Dataset records
-*-*-

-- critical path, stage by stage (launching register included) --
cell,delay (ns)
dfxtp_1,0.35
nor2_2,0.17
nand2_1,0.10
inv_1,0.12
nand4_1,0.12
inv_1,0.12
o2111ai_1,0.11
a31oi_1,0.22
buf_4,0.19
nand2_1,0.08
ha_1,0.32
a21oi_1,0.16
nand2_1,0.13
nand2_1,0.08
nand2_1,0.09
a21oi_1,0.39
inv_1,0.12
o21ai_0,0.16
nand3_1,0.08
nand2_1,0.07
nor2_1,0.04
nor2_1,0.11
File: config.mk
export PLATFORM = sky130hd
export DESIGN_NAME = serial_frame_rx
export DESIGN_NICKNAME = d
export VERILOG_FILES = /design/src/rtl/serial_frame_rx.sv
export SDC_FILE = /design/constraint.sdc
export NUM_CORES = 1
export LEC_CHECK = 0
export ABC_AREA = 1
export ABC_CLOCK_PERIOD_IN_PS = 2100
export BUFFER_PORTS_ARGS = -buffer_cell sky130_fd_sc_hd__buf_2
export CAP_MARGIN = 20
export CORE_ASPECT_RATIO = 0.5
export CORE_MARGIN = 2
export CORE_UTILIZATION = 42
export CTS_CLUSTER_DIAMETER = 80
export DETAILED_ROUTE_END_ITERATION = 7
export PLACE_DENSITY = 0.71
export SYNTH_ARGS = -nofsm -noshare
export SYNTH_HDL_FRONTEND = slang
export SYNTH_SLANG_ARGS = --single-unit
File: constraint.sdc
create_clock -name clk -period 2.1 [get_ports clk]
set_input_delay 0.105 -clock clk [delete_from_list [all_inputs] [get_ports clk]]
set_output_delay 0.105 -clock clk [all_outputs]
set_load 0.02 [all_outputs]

-*-*-

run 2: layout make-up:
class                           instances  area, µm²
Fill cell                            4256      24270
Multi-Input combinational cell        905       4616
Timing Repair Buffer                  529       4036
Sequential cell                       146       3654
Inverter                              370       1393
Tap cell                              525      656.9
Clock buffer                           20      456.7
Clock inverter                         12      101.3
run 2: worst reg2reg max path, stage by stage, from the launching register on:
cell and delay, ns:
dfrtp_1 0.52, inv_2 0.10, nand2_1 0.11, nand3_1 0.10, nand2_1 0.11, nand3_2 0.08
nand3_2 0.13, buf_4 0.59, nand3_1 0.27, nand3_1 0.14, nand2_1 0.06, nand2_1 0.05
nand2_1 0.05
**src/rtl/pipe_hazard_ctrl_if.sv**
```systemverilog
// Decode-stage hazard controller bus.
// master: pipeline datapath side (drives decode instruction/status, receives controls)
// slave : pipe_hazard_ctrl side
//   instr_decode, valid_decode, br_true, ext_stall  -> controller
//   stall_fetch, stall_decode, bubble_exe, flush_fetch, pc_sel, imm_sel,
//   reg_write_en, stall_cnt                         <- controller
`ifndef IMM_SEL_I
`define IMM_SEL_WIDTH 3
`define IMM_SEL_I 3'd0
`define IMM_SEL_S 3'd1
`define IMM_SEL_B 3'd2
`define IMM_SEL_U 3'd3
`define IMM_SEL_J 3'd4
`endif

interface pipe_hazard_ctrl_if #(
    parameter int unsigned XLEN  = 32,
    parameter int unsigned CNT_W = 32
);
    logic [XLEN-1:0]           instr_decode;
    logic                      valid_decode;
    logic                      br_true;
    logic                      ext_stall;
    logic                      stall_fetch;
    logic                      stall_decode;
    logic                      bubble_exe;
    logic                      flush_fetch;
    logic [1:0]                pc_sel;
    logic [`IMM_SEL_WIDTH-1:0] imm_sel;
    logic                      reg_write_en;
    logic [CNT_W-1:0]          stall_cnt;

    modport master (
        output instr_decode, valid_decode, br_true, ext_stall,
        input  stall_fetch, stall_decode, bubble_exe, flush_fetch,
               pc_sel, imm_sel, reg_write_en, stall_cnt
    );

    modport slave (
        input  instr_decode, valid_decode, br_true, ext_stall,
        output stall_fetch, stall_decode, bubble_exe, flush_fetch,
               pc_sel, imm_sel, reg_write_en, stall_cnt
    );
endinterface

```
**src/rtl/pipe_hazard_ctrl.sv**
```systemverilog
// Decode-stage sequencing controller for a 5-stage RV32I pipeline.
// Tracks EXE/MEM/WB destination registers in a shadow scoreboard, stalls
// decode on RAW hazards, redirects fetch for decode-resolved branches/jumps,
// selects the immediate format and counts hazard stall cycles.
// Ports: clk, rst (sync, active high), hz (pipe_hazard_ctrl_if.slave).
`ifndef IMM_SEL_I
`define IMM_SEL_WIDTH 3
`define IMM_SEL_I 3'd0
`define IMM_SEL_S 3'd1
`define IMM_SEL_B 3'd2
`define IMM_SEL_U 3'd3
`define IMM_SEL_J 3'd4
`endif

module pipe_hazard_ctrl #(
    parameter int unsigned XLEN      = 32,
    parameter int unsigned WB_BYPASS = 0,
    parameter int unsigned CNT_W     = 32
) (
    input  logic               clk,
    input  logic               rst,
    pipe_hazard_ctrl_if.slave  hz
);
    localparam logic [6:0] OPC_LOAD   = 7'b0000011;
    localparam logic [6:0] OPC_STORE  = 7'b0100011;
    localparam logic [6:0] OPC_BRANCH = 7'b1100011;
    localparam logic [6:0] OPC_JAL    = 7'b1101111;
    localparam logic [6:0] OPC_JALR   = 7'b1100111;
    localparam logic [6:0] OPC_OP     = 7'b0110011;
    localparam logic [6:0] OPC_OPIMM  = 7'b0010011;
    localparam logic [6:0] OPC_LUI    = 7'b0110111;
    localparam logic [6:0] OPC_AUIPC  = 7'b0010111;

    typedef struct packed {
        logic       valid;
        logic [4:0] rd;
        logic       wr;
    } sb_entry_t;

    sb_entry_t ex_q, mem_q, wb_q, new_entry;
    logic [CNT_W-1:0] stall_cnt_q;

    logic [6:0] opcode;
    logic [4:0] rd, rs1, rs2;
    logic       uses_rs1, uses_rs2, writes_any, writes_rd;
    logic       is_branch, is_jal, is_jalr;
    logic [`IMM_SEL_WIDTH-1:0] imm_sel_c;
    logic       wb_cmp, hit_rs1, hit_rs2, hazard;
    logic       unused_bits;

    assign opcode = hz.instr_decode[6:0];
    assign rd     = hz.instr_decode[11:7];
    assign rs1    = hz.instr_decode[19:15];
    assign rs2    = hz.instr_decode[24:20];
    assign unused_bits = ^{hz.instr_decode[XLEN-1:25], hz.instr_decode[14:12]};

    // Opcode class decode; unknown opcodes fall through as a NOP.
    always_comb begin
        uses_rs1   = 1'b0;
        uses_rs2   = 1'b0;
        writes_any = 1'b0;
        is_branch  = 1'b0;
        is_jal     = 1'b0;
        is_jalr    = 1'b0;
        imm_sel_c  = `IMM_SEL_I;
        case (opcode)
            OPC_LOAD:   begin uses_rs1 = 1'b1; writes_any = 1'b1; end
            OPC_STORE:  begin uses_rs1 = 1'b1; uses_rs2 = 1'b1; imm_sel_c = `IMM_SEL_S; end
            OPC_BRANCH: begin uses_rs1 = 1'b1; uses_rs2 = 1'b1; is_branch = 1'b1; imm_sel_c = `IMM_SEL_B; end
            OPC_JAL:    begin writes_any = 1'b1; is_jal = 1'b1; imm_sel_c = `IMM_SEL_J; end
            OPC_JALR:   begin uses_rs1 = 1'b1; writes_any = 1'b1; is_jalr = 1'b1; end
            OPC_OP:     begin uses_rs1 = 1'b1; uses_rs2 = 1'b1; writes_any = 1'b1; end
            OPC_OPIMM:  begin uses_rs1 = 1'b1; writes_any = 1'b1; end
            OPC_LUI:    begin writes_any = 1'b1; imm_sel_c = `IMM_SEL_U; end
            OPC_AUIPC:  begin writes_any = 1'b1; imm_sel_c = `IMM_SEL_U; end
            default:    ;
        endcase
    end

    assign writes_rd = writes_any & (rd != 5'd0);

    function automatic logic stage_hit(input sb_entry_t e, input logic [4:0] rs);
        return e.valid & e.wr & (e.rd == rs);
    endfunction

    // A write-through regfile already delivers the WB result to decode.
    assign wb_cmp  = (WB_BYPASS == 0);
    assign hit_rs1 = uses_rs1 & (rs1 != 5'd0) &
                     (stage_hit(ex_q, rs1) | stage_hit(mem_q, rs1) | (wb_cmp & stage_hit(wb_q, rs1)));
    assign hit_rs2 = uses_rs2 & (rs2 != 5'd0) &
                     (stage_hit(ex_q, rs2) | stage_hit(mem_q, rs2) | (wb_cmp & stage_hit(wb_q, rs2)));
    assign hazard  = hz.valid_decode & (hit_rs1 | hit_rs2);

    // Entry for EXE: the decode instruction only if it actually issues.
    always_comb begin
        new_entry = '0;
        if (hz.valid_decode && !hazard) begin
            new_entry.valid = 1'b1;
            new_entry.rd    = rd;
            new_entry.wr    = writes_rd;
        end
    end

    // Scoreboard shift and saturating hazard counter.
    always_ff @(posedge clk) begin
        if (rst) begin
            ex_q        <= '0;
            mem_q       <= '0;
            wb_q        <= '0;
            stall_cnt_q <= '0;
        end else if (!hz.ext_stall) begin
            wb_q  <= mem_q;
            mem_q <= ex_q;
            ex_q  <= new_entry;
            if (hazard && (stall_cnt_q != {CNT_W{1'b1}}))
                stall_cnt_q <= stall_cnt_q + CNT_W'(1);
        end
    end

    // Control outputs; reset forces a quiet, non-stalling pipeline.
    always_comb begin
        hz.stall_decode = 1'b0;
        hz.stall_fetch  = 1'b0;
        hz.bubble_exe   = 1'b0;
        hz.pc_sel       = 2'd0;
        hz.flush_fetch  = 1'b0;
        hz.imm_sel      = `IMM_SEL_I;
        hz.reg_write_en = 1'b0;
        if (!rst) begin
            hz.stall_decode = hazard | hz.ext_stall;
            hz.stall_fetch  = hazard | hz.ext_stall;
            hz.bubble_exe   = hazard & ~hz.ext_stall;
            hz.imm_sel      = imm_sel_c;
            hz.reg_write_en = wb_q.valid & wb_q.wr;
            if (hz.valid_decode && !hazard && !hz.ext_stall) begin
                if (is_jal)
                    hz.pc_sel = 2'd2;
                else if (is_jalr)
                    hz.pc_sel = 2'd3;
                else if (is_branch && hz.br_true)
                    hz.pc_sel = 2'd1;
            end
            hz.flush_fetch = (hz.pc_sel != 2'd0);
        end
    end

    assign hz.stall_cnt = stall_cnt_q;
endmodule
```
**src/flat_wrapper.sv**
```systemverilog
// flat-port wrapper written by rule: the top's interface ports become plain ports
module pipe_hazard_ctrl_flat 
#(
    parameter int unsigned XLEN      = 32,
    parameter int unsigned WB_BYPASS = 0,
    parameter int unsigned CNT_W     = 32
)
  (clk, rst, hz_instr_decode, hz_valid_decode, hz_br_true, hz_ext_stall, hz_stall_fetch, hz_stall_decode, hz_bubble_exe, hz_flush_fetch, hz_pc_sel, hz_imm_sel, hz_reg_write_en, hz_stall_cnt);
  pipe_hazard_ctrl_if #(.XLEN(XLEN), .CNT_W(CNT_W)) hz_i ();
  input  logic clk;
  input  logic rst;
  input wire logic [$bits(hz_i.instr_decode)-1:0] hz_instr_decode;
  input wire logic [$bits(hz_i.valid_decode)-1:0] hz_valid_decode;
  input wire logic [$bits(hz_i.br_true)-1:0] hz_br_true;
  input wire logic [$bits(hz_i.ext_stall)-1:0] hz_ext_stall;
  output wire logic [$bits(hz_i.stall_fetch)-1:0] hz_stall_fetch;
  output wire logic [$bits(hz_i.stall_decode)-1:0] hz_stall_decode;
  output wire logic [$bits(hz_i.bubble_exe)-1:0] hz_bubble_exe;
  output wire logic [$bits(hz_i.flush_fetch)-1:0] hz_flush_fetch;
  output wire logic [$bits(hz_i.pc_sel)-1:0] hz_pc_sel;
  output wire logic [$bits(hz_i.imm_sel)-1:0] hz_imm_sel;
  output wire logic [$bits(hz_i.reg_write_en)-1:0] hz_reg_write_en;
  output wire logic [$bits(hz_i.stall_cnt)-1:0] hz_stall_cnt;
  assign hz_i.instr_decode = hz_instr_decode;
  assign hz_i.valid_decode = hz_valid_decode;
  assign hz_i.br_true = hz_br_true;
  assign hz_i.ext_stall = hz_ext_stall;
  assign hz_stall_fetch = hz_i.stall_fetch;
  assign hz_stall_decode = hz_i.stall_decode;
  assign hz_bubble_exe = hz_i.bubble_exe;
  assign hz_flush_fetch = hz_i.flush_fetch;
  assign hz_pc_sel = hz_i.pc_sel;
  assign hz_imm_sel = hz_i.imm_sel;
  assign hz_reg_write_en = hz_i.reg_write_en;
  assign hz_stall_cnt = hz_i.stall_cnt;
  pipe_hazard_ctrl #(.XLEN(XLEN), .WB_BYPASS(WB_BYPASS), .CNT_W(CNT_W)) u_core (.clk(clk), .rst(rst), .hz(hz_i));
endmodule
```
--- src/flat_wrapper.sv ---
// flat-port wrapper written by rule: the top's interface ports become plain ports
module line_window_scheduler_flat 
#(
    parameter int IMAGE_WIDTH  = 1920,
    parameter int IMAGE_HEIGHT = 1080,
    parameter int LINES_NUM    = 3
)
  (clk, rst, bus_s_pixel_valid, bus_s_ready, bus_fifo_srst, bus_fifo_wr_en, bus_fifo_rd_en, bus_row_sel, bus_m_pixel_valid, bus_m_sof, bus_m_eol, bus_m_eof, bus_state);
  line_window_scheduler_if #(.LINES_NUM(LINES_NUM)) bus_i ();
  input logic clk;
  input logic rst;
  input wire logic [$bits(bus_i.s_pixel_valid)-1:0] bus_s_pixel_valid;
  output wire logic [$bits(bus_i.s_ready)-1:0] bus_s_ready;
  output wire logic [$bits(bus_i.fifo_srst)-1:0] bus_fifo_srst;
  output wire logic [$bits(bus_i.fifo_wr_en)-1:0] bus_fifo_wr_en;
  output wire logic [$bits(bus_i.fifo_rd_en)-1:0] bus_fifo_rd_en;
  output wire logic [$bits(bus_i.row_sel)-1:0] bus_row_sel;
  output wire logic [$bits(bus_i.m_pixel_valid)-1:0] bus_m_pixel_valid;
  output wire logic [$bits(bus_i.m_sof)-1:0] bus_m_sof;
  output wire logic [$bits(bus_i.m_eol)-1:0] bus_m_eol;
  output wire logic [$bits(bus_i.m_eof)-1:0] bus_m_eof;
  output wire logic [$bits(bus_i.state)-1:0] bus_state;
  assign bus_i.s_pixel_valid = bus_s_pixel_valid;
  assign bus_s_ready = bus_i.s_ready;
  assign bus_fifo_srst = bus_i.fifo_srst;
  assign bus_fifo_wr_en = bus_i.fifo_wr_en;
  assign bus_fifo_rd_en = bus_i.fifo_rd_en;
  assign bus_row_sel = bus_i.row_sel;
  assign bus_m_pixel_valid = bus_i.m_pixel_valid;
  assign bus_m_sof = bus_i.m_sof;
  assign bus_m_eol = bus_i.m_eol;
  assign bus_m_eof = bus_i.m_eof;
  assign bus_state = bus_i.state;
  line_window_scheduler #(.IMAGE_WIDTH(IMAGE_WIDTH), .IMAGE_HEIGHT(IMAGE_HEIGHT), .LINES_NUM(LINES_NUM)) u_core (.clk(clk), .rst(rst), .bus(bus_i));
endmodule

-*-*-

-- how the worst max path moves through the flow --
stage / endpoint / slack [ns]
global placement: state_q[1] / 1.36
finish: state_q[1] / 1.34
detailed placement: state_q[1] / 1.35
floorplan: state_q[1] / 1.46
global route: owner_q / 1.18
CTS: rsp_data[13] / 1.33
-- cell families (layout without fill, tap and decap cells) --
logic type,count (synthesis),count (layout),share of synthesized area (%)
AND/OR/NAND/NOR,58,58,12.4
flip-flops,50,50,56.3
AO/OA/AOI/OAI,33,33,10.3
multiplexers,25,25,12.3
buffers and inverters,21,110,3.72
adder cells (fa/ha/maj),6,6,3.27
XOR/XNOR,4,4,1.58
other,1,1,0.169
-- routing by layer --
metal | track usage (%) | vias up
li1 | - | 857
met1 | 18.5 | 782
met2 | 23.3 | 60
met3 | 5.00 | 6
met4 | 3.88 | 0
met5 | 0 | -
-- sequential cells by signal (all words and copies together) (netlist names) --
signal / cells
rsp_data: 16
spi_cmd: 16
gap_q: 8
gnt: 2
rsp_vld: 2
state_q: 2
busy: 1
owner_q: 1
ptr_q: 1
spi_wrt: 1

-*-*-

EXERCISE:
Wherever the string "worst" occurs in the entries, copy that whole line.

RESPONSE TO THE EXERCISE:
run 2: worst reg2reg max path, stage by stage, from the launching register on:
-- how the worst max path moves through the flow --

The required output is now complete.